Mutti, il pomodoro made in Italy cerca altro pomodoro

Passaparola tra gli svedesi. Passaparola tra i giapponesi. Un po’ di comunicazione in Francia e alla fine, non c’è mai abbastanza pomodoro per soddisfare le richieste del mercato. Stiamo parlando della Mutti, azienda di Parma che opera nel mercato del concentrato di pomodoro, passata e polpa. Fatturato in italia nel 2012, 119 milioni di euro. All’estero invece ne ricava 37.400 ed è appena andata in “rottura di stock”, termine tecnico per dire che non ha abbastanza prodotto per soddisfare tutta la domanda.

In un momento in cui i consumi interni ristagnano e le famiglie si orientano sulle private label (i prodotti con il marchio del singolo rivenditore) crescere in Italia del 17 per cento e altrettanto nelle esportazioni è davvero un risultato importante. “Eppure è così” commenta l’amministratore delegato Francesco Mutti. “Il nostro segreto è aver sempre lavorato secondo una strategia di medio e lungo termine, investendo molto ogni anno e curando puntigliosamente la qualità ”.

La Mutti, azienda familiare di lunga storia, soltanto lo scorso anno ha investito in tecnologia oltre 7 milioni di euro e offre compensi più alti ai fornitori per riuscire ad aggiudicarsi pomodori di primissima scelta. “Nel 2012, nel distretto del  pomodoro padano, Mutti ha speso circa 1 milione e mezzo di euro in più in materia prima" continua l’amministratore delegato "ed è proprio questa attenzione che ci ha permesso di consolidarci progressivamente all’estero.
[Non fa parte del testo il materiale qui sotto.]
What follows belongs to an exercise in optimizing a design on an open flow for small area, a short achievable clock period and few clock cycles per item; a production flow would make more cautious choices. At most, simulation tests tie the RTL to the original design; equivalence was not proved.

PW:
==> module rcsc_chan, before the edit <==
module rcsc_chan (
    input  wire logic        i_clk,
    input  wire logic        i_load,    
    input  wire logic        i_adv,     
    input  wire logic        i_empty,   
    input  wire logic        i_full,    
    input  wire logic [9:0]  i_u,       
    output logic [10:0]      o_avg,     
    output logic             o_near,    
    output logic             o_aux      
);
    logic [9:0]  r_hist [5];
    logic [13:0] r_sum;
    logic [13:0] w_keep;
    logic [13:0] w_drop;
    logic [13:0] n_sum;
    assign w_keep = i_empty ? 14'd0 : r_sum;
    assign w_drop = i_full ? {4'b1111, ~r_hist[4]} : 14'd1000;
    assign n_sum  = w_keep + {4'b0000, i_u} + w_drop + {13'd0, i_full};
    always_ff @(posedge i_clk) begin
        if (i_load) begin
            r_sum     <= n_sum;
            r_hist[0] <= i_u;
            for (int i = 1; i < 5; i++) begin
                r_hist[i] <= r_hist[i-1];
            end
        end
    end
    logic [10:0] w_avg;
    always_comb begin
        logic [2:0] r;
        logic [3:0] t;
        r = 3'd0;
        w_avg = '0;
        for (int i = 13; i >= 0; i--) begin
            t = {r, r_sum[i]};
            if (i <= 10) begin
                w_avg[i] = (t >= 4'd5);
            end
            case (t)
                4'd0, 4'd5: r = 3'd0;
                4'd1, 4'd6: r = 3'd1;
                4'd2, 4'd7: r = 3'd2;
                4'd3, 4'd8: r = 3'd3;
                4'd4, 4'd9: r = 3'd4;
                default:    r = 3'bxxx;    
            endcase
        end
    end
    always_ff @(posedge i_clk) begin
        if (i_adv) begin
            o_avg  <= w_avg;
            o_near <= (r_sum >= 14'd7375) && (r_sum <= 14'd7629);
            o_aux  <= (r_sum >= 14'd7480) && (r_sum <= 14'd7524);
        end
    end
endmodule
clock: 10.0 ns
lec_check: 0
abc_area: 1
cap_margin: 20
core_margin: 2
core_utilization: 55
cts_buf_list: sky130_fd_sc_hd__clkbuf_4 sky130_fd_sc_hd__clkbuf_8
place_density: 0.7
slew_margin: 20
standard.sh (not shown) runs the stock make flow with config.mk's settings and CLKGATE_MAP_FILE= SYNTH_SCRIPT=/design/flow/synth_recipe.tcl, a recipe that flattens the netlist after the stock synthesis.
==> flow/flow/run.sh <==
#!/bin/bash
# The standard layout (standard.sh), with timing repair aimed at a 3.8 ns
# period (setup slack margin 6.2 ns at the fixed 10 ns clock) and plain
# buf_1 port buffers. Each tool's output goes to its own log here.
set -euo pipefail
bash standard.sh SETUP_SLACK_MARGIN=6.2 "BUFFER_PORTS_ARGS=-buffer_cell sky130_fd_sc_hd__buf_1" finish > standard_flow.log 2>&1
Modified inputs, MS compared to PW
--- a/flow/design.v
+++ b/flow/design.v
@@ -89,25 +89,17 @@
         end
     end
     logic [10:0] w_avg;
     always_comb begin
-        logic [2:0] r;
-        logic [3:0] t;
-        r = 3'd0;
+        logic [4:0] r;
+        r = 5'b00001;
         w_avg = '0;
         for (int i = 13; i >= 0; i--) begin
-            t = {r, r_sum[i]};
             if (i <= 10) begin
-                w_avg[i] = (t >= 4'd5);
+                w_avg[i] = r[3] | r[4] | (r_sum[i] & r[2]);
             end
-            case (t)
-                4'd0, 4'd5: r = 3'd0;
-                4'd1, 4'd6: r = 3'd1;
-                4'd2, 4'd7: r = 3'd2;
-                4'd3, 4'd8: r = 3'd3;
-                4'd4, 4'd9: r = 3'd4;
-                default:    r = 3'bxxx;    
-            endcase
+            r = r_sum[i] ? {r[4], r[1], r[3], r[0], r[2]}     
+                         : {r[2], r[4], r[1], r[3], r[0]};    
         end
     end
     always_ff @(posedge i_clk) begin
         if (i_adv) begin
## What came out
MS went all the way through the flow, and no timing, DRC or antenna check failed.
From PW to MS the numbers moved as follows: number of antenna violations at the first check in global routing now sits lower; worst hold slack after final layout -5.1 ps.
Summary of MS over PW: clock buffer count saw an increase; post-CTS setup buffer count fell 48%; buffer depth of the longest clock path comparable; combined area of all synthesized cells +0.0013 mm2; slack of the critical path shows an increase of 150 ps.
MS reports its worst setup path category as reg2reg while PW reports in2reg.
Testbench counts of MS, summed over its fixed seeds: cycles 16,032, items 16,000.
Function not checked in PW: the RTL went through the layout flow alone.

## static timing again, ports no longer ideal
The results above use ideal ports. As a check the final layouts listed here were re-extracted and re-timed, cells and wires unchanged.
Step 1 (the two cells are an assumption about what drives the block):
set clk [get_ports {i_clk}]
set_driving_cell -lib_cell sky130_fd_sc_hd__clkbuf_16 $clk
set_driving_cell -lib_cell sky130_fd_sc_hd__buf_2 [delete_from_list [all_inputs] $clk]
Step 2 adds t to the input delays and takes it off the output delays; t is the mean of the earliest and latest rising clock arrival at the registers after step 1. Input paths then give back, and output paths get back, about the clock's delay inside the block.
a / b / c = ideal / step 1 / step 2; a / b = the first two.
| run | shift t [ns] | setup WS [ns] | worst hold slack (ns) | clock arrival spread, ns | cell pins on the clock port's net |
|---|---|---|---|---|---|
| PW | 0.859 | 5.935 / 5.976 / 5.117 | 0.395 / 0.395 / 0.395 | 0.047 / 0.047 | 1 |
| MS | 0.853 | 6.088 / 6.088 / 5.290 | 0.390 / 0.390 / 0.390 | 0.043 / 0.043 | 1 |
After both steps every run listed still meets setup and hold. The setup slack of PW, which loses most, moves by +0.041 ns with the drivers and by -0.818 ns with both steps.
In Svezia siamo ormai leader, ma soltanto adesso cominciamo a investire in comunicazione perché la strada ce l’ha aperta il passaparola. In Giappone cresciamo a ritmi vertiginosi così come in Australia. Adesso puntiamo sugli Stati Uniti, ma dobbiamo attrezzarci per potenziare la produzione, che già adesso non riesce a tenere il passo con la domanda”.
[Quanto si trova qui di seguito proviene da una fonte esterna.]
What follows belongs to an exercise in optimizing a design on an open flow for small area, a short achievable clock period and few clock cycles per item; a production flow would make more cautious choices. Where RTL was checked, it was by simulation tests only, not by an equivalence proof against the original. Power figures rest on the tool's default switching activity, not on a simulated workload.

maple:
==> flow/design.v (excerpt) <==
module fft_bitrev_buf
(
  input  logic clk,
  input  logic rst,
  input  logic din_vld,
  input  logic din_last,
  input  logic [9:0] din_re,
  input  logic [9:0] din_im,
  input  logic dout_rdy,
  output logic din_rdy,
  output logic dout_vld,
  output logic dout_last,
  output logic [5:0] dout_idx,
  output logic [9:0] dout_re,
  output logic [9:0] dout_im,
  output logic err_frame
);
Size in the first run: about 2,900 cells after synthesis, roughly 1,400 flip-flops, about 55 I/O pins, about 50,000 um2 of cells after synthesis.
Settings: LEC_CHECK=0, CAP_MARGIN=20, CORE_MARGIN=2, CORE_UTILIZATION=40, CTS_BUF_LIST=sky130_fd_sc_hd__clkbuf_16, CTS_CLUSTER_DIAMETER=80, CTS_CLUSTER_SIZE=25, SETUP_SLACK_MARGIN=3.8, SLEW_MARGIN=20; clock period 6.5 ns.
run.sh (not shown) runs the stock make flow with config.mk's settings and CLKGATE_MAP_FILE= SYNTH_SCRIPT=/design/flow/synth_recipe.tcl, a recipe that flattens the netlist after the stock synthesis.
The final layout from maple, which completed every stage, passed the timing, DRC and antenna checks at the end of the flow.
È per questo che l’azienda, dopo anni tradizionalmente votati all’acquisto e alla lavorazione di pomodori nella pianura Padana e in Emilia Romagna, sta provando ad affacciarsi a sud. “Diciamo che stiamo testando la zona. Abbiamo già affittato uno stabilimento produttivo e se lavoreremo bene, non è escluso il suo acquisto”.

Le  regole della “filiera Mutti” però, non dovranno essere disattese. È infatti di questi giorni la polemica sullo sfruttamento dei braccianti africani nei campi di pomodori del meridione: manodopera sottopagata e arruolata attraverso il caporalato . “Noi siamo lontani anni luce da tutto questo” taglia corto Mutti. “Nella nostra zona la raccolta è sempre stata automatizzata, quindi nessuno sfruttamento. Non è nella nostra tradizione. Non tradiremo certo quello che è da sempre il nostro modello di sviluppo: anche questo fa parte del test cui stiamo sottoponendo l’area di produzione a sud”.
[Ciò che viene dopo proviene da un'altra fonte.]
Context: an optimization exercise on an open-source flow, tuned for small area, a short achievable clock period and few clock cycles per item. The choices shown serve that exercise and are no tape-out recipe.
Function was not checked in any run shown here: the RTL went through the layout flow alone.
Power is estimated from default activity; no workload was simulated.

`config.mk`:
```
export PLATFORM = sky130hd
export DESIGN_NAME = arp_cache
export DESIGN_NICKNAME = arp_cache
export VERILOG_FILES = /design/flow/design.v
export SDC_FILE = /design/flow/constraint.sdc
export NUM_CORES = 4
export LEC_CHECK = 0
export CAP_MARGIN = 20
export CORE_MARGIN = 2
export CORE_UTILIZATION = 40
export SETUP_SLACK_MARGIN = 2.6
export SLEW_MARGIN = 20
```
`constraint.sdc`:
```
create_clock -name core_clock -period 5.0 [get_ports {clk}]
set_input_delay 1.0000 -clock core_clock [delete_from_list [all_inputs] [get_ports {clk}]]
set_output_delay 1.0000 -clock core_clock [all_outputs]
set_load 0.01 [all_outputs]
```
`design.v`:
```
package arp_pkg;
  localparam int IP_W  = 32;
  localparam int MAC_W = 48;
  typedef struct packed {
    logic             mode;
    logic [IP_W-1:0]  ip_addr;
    logic [MAC_W-1:0] mac_in;
  } in_t;
  typedef struct packed {
    logic             hit;
    logic [MAC_W-1:0] mac_out;
  } out_t;
  localparam logic MODE_LOOKUP = 1'b0;
  localparam logic MODE_ADD    = 1'b1;
endpackage
module arp_cell (
  input  logic                      clk,
  input  logic                      wr_en,
  input  logic [arp_pkg::IP_W-1:0]  wr_ip,
  input  logic [arp_pkg::MAC_W-1:0] wr_mac,
  input  logic [arp_pkg::IP_W-1:0]  key,
  output logic                      match,
  output logic [arp_pkg::MAC_W-1:0] mac
);
  logic [arp_pkg::IP_W-1:0] ip;
  always_ff @(posedge clk) begin
    if (wr_en) begin
      ip  <= wr_ip;
      mac <= wr_mac;
    end
  end
  assign match = (ip == key);
endmodule
module arp_cache_table #(
  parameter int ENTRIES = 16
) (
  input  logic clk,
  input  logic rst,
  input  logic req_valid,
  output logic req_stall,
  input  arp_pkg::in_t  req,
  output logic rsp_valid,
  input  logic rsp_stall,
  output arp_pkg::out_t rsp
);
  localparam int IDX_W = (ENTRIES > 1) ? $clog2(ENTRIES) : 1;
  logic hold;
  logic accept;
  assign accept    = req_valid && !hold;
  assign req_stall = hold;
  logic                      v0;
  logic                      add0;
  logic [arp_pkg::IP_W-1:0]  ip0;
  logic [arp_pkg::MAC_W-1:0] mac0;
  logic [ENTRIES-1:0]        hit0;
  logic [ENTRIES-1:0]                      valid;
  logic [ENTRIES-1:0]                      match;
  logic [ENTRIES-1:0]                      wr_en;
  logic [ENTRIES-1:0][arp_pkg::MAC_W-1:0]  slot_mac;
  for (genvar i = 0; i < ENTRIES; i++) begin : g_slot
    arp_cell u_cell (
      .clk    (clk),
      .wr_en  (wr_en[i]),
      .wr_ip  (ip0),
      .wr_mac (mac0),
      .key    (req.ip_addr),
      .match  (match[i]),
      .mac    (slot_mac[i])
    );
  end
  logic               eq_prev;
  logic [ENTRIES-1:0] hit_in;
  assign eq_prev = (req.ip_addr == ip0);
  always_comb begin
    for (int i = 0; i < ENTRIES; i++) begin
      if (wr_en[i]) hit_in[i] = eq_prev;
      else          hit_in[i] = valid[i] && match[i];
    end
  end
  always_ff @(posedge clk) begin
    if (rst) begin
      v0 <= 1'b0;
    end else if (!hold) begin
      v0 <= accept;
    end
  end
  always_ff @(posedge clk) begin
    if (!hold) begin
      add0 <= req.mode;
      ip0  <= req.ip_addr;
      mac0 <= req.mac_in;
      hit0 <= hit_in;
    end
  end
  logic [IDX_W-1:0]   rep;         
  logic [ENTRIES-1:0] rep_oh;
  logic [ENTRIES-1:0] first_empty;
  logic [ENTRIES-1:0] alloc;
  logic               any_hit;
  logic               full;
  logic               do_add;
  logic               adv;
  assign full = valid[ENTRIES-1];    
  always_comb begin
    for (int i = 0; i < ENTRIES; i++) begin
      first_empty[i] = !valid[i] && ((i == 0) ? 1'b1 : valid[(i == 0) ? 0 : i-1]);
      rep_oh[i]      = (rep == IDX_W'(i));
    end
    any_hit = |hit0;
    alloc   = full ? rep_oh : first_empty;
    do_add  = !hold && v0 && add0;
    wr_en   = {ENTRIES{do_add}} & (hit0 | (any_hit ? '0 : alloc));
  end
  assign adv = do_add && !any_hit;
  always_ff @(posedge clk) begin
    if (rst) begin
      valid <= '0;
      rep   <= IDX_W'(1);
    end else if (adv) begin
      if (full) rep <= IDX_W'(rep + 1'b1);
      else      valid <= valid | first_empty;
    end
  end
  logic [arp_pkg::MAC_W-1:0] rd_mac;
  logic                      push;
  always_comb begin
    rd_mac = '0;
    for (int i = 0; i < ENTRIES; i++) begin
      rd_mac = rd_mac | (slot_mac[i] & {arp_pkg::MAC_W{hit0[i]}});
    end
  end
  assign push = !hold && v0 && !add0;
  logic                      sv;
  logic                      s_hit;
  logic [arp_pkg::MAC_W-1:0] s_mac;
  logic                      pop;
  logic                      rv_next;
  logic                      sv_next;
  assign pop  = rsp_valid && !rsp_stall;
  assign hold = sv;
  always_comb begin
    if (!rsp_valid || pop) begin
      rv_next = sv || push;
      sv_next = 1'b0;
    end else begin
      rv_next = 1'b1;
      sv_next = sv || push;
    end
  end
  always_ff @(posedge clk) begin
    if (rst) begin
      rsp_valid <= 1'b0;
      sv        <= 1'b0;
    end else begin
      rsp_valid <= rv_next;
      sv        <= sv_next;
    end
  end
  always_ff @(posedge clk) begin
    if (!rsp_valid || pop) begin
      if (sv) begin
        rsp.hit     <= s_hit;
        rsp.mac_out <= s_mac;
      end else if (push) begin
        rsp.hit     <= any_hit;
        rsp.mac_out <= rd_mac;
      end
    end
    if (push && rsp_valid && !pop) begin
      s_hit <= any_hit;
      s_mac <= rd_mac;
    end
  end
endmodule
module arp_cache (
  input  logic        clk,
  input  logic        rst,
  input  logic        req_valid,
  output logic        req_stall,
  input  logic        req_mode,
  input  logic [31:0] req_ip,
  input  logic [47:0] req_mac,
  output logic        rsp_valid,
  input  logic        rsp_stall,
  output logic        rsp_hit,
  output logic [47:0] rsp_mac
);
  arp_pkg::in_t  req;
  arp_pkg::out_t rsp;
  assign req.mode    = req_mode;
  assign req.ip_addr = req_ip;
  assign req.mac_in  = req_mac;
  assign rsp_hit     = rsp.hit;
  assign rsp_mac     = rsp.mac_out;
  arp_cache_table #(.ENTRIES(16)) u_table (
    .clk(clk), .rst(rst), .req_valid(req_valid), .req_stall(req_stall), .req(req),
    .rsp_valid(rsp_valid), .rsp_stall(rsp_stall), .rsp(rsp)
  );
endmodule
```
`run.sh`:
```
#!/bin/bash
# synth_recipe.tcl (not shown) runs the flow's synth.tcl, then flattens the netlist and writes it again
# the make line also repeats each setting of config.mk as NAME=value (left out here)
make -C /OpenROAD-flow-scripts/flow DESIGN_CONFIG=/design/flow/config.mk WORK_HOME=/design/flow/orfs CLKGATE_MAP_FILE= SYNTH_SCRIPT=/design/flow/synth_recipe.tcl finish
```
==> impl_metrics.sql, run 1 <==
INSERT INTO impl_metrics (metric_group, metric, value, unit) VALUES
('clock_tree', 'cts_max_level', '4', ''),
('global_routing', 'grt_antenna_before_repair', '7', ''),
('sta', 'timing.fmax', '387.0', 'MHz'),
('worst_setup_path', 'worst_r2r_end', 'u_table.g_slot[0].u_cell.ip[8]', ''),
('global_routing', 'grt.busiest_layer', 'met2', ''),
('power', 'total_internal_power', '20490', 'uW'),
('worst_setup_path', 'timing.critical_path.cells', 'nor4_4 -> buf_4 -> and4_4 -> buf_6 -> a21oi_4 -> nor2_4 -> buf_6 -> clkbuf_16', ''),
('power', 'p_leak', '0.02232', 'uW'),
('synth', 'post_synth_xor_area_fraction', '8.429', '%'),
('drt', 'antenna_nets_post_route', '0', ''),
('power', 'power_frac_seq', '53.8', '%'),
('power', 'share_clk_of_total_power', '42.7', '%'),
('sta', 'maxSlewHeadroom', '25.89', '%'),
('global_routing', 'met3_usage_grt', '4.778', '%'),
('worst_hold_path', 'path_class_of_the_lowest_slack_min_delay_path', 'reg2reg', ''),
('sta', 'report.final.slew_viol_count', '0', ''),
('layout', 'antennaDiodeCount', '0', ''),
('global_routing', 'grt_max_degree', '53', ''),
('placed_design', 'dp_hpwl', '90.26', 'mm'),
('synth', 'share_of_the_synthesized_area_in_compound_gates_ao_oa_aoi_oai', '6.537', '%'),
('global_routing', 'grt_use_met2', '38.06', '%'),
('sta', 'period_share', '51.67', '%'),
('layout', 'design.final.nets', '3605', ''),
('synth', 'largest_family_of_logic_cells_by_synthesized_area', 'XOR/XNOR gates', ''),
('clock_tree', 'insertion_delay', '810', 'ps'),
('floorplanning', 'chipWidth', '380.3', 'um'),
('floorplanning', 'fp.coreArea', '141100', 'sq um'),
('sta', 'setup_repair_after_global_routing_missed_its_margin', 'true', ''),
('worst_setup_path', 'timing.critical_path.buf_inv', '4', ''),
('global_routing', 'number_of_global_route_vias_before_repair', '30944', ''),
('clock_tree', 'cts_tree', 'done', ''),
('floorplanning', 'die-area', '144600', 'sq um'),
('synth', 'seq_area_frac_synth', '79.02', '%'),
('sta', 'timing.setup.tns', '0', 'ps'),
('synth', 'postSynthCellCount', '3057', ''),
('drt', 'iteration_count_of_the_initial_detailed_routing_pass', '8', ''),
('worst_setup_path', 'cp-start-kind', 'register', ''),
('worst_setup_path', 'r2r.worst_path.cells', '8', ''),
('worst_setup_path', 'cp_data_arrival_time', '3090', 'ps'),
('synth', 'syn-mean-instance-area', '18.53', 'sq um'),
('worst_setup_path', 'worst-endpoint-required', '5500', 'ps'),
('layout', 'drive_gt1_share', '20.07', '%'),
('worst_hold_path', 'instance_count_along_the_most_critical_hold_path', '1', ''),
('global_routing', 'gr-total-overflow', '0', ''),
('status', 'outcome', 'complete, no violations', ''),
('worst_setup_path', 'cp_max_stage_cell', 'sky130_fd_sc_hd__edfxtp_1', ''),
('clock_tree', 'numCtsBuffers', '151', ''),
('layout', 'most-common-layout-cells', 'sky130_fd_sc_hd__edfxtp_1, sky130_fd_sc_hd__xnor2_1, sky130_fd_sc_hd__clkbuf_16, sky130_fd_sc_hd__a22o_1, sky130_fd_sc_hd__a221oi_1', ''),
('drt', 'drt-wirelength-per-cell', '34.43', 'um'),
('clock_tree', 'clock_path_buffers', '3', ''),
('worst_setup_path', 'critPathMaxFanout', '6', ''),
('synth', 'postSynthNetCount', '3146', ''),
('power', 'vdd_ir_drop_max', '0.2934', 'mV'),
('sta', 'worst_pin_slew', '1112', 'ps'),
('drt', 'vias_per_cell', '5.996', ''),
('synth', 'synth_fa_ha_area_share', '0.08837', '%'),
('clock_tree', 'cts-root-buf', 'sky130_fd_sc_hd__clkbuf_16', ''),
('worst_setup_path', 'worst_path_largest_cell_delay', '520', 'ps'),
('floorplanning', 'placement_rows', '138', ''),
('worst_setup_path', 'worst_path_most_repeated_cell', 'sky130_fd_sc_hd__buf_6', ''),
('global_routing', 'grt_pass1_wl', '243.4', 'mm'),
('clock_tree', 'cts.hold.buffers_added', '0', ''),
('sta', 'clock-skew-final', '75.96', 'ps'),
('worst_setup_path', 'critPathLaunch', 'u_table.hit0[7]', ''),
('clock_tree', 'cts.sink_count', '1498', ''),
('drt', 'detailedRoute.firstIterationViolations', '5549', ''),
('sta', 'hold_violations', '0', ''),
('worst_setup_path', 'setup.reg_to_reg.worst_slack', '2420', 'ps'),
('synth', 'ys_warn_count', '2', ''),
('worst_hold_path', 'min-delay-start', 'u_table.s_mac[8]', ''),
('worst_setup_path', 'critical_path.reg2reg.startpoint', 'u_table.hit0[7]', '');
Oggi Mutti vende 80 milioni di scatole di polpa di pomodoro, 50 milioni di bottiglie di passata e 15 milioni di tubetti di concentrato di pomodoro. Controlla il 52,6 per cento di un mercato che vale 32,5 milioni di euro. “Non è questione soltanto di marketing, ma di scelte. Prima di acquistare la materia prima controlliamo ben 20 parametri. Questo spesso limita i quantitativi e la produzione, ma a quanto pare, allarga il mercato”.